Data supplied:

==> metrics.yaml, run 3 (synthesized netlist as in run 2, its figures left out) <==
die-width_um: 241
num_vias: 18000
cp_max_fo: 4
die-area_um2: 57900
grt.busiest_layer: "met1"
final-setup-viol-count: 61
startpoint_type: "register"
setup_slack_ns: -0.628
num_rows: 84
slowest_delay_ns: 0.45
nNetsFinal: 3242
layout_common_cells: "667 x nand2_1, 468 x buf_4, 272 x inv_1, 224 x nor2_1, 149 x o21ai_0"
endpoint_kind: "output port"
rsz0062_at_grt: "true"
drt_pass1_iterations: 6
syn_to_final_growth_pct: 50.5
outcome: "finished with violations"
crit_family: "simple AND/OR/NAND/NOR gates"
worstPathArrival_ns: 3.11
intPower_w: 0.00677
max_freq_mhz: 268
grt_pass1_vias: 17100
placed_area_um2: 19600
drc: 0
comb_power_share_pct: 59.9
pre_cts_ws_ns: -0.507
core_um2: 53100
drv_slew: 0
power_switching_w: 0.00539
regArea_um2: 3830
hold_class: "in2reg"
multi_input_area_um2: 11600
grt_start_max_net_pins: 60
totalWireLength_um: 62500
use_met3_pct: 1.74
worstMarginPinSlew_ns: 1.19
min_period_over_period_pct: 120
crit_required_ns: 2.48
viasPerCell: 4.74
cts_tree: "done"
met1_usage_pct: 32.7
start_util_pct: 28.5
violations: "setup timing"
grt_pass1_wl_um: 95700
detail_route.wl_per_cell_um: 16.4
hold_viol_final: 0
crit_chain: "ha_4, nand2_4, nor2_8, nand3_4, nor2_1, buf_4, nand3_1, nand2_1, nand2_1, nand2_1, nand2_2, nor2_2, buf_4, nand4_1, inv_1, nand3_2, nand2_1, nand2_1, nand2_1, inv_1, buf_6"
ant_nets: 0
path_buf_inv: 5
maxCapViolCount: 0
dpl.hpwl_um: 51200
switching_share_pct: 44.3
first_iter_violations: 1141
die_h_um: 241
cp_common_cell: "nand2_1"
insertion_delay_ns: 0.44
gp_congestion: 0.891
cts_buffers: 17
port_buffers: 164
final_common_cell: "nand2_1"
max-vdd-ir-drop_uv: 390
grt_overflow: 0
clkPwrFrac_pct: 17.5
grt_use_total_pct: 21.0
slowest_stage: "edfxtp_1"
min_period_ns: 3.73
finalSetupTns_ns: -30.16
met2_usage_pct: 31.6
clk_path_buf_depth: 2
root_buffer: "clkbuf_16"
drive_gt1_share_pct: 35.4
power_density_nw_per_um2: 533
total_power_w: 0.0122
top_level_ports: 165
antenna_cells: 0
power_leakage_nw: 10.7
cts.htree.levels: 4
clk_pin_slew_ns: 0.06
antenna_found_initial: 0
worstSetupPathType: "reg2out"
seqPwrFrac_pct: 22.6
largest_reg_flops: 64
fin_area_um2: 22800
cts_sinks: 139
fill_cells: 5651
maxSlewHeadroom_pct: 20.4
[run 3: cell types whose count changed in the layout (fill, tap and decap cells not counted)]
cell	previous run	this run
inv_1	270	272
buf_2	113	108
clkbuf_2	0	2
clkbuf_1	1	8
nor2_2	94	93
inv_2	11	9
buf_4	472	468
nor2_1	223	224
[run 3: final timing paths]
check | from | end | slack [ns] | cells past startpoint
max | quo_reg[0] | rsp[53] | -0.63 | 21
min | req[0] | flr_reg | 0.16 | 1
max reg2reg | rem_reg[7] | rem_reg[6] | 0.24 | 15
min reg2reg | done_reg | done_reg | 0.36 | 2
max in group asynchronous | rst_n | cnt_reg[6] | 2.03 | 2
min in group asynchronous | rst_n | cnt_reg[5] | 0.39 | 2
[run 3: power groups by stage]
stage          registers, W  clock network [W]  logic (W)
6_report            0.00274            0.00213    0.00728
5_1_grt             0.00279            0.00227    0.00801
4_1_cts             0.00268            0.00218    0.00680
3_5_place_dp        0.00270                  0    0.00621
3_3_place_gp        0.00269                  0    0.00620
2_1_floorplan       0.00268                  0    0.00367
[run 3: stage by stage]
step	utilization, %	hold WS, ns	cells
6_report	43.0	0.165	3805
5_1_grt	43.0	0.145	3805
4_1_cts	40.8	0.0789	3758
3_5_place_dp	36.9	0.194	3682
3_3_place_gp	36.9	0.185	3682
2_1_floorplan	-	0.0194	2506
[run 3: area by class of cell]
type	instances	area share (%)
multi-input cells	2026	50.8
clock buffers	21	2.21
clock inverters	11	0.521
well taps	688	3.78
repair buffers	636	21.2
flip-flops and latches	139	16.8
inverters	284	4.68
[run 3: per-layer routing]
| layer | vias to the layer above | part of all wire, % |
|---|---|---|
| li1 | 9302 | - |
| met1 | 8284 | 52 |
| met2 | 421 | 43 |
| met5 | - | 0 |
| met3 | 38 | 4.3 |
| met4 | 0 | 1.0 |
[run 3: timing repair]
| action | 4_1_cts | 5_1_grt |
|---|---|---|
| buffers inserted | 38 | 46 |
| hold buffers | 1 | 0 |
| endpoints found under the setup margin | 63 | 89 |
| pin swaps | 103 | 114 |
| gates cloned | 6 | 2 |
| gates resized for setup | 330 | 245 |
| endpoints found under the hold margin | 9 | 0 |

What is expected:
Begin at the line that has "die-width_um: 241" in the entries above; stop after the line that has "max_freq_mhz: 268". Transcribe exactly those lines and no others.

Answer space:
die-width_um: 241
num_vias: 18000
cp_max_fo: 4
die-area_um2: 57900
grt.busiest_layer: "met1"
final-setup-viol-count: 61
startpoint_type: "register"
setup_slack_ns: -0.628
num_rows: 84
slowest_delay_ns: 0.45
nNetsFinal: 3242
layout_common_cells: "667 x nand2_1, 468 x buf_4, 272 x inv_1, 224 x nor2_1, 149 x o21ai_0"
endpoint_kind: "output port"
rsz0062_at_grt: "true"
drt_pass1_iterations: 6
syn_to_final_growth_pct: 50.5
outcome: "finished with violations"
crit_family: "simple AND/OR/NAND/NOR gates"
worstPathArrival_ns: 3.11
intPower_w: 0.00677
max_freq_mhz: 268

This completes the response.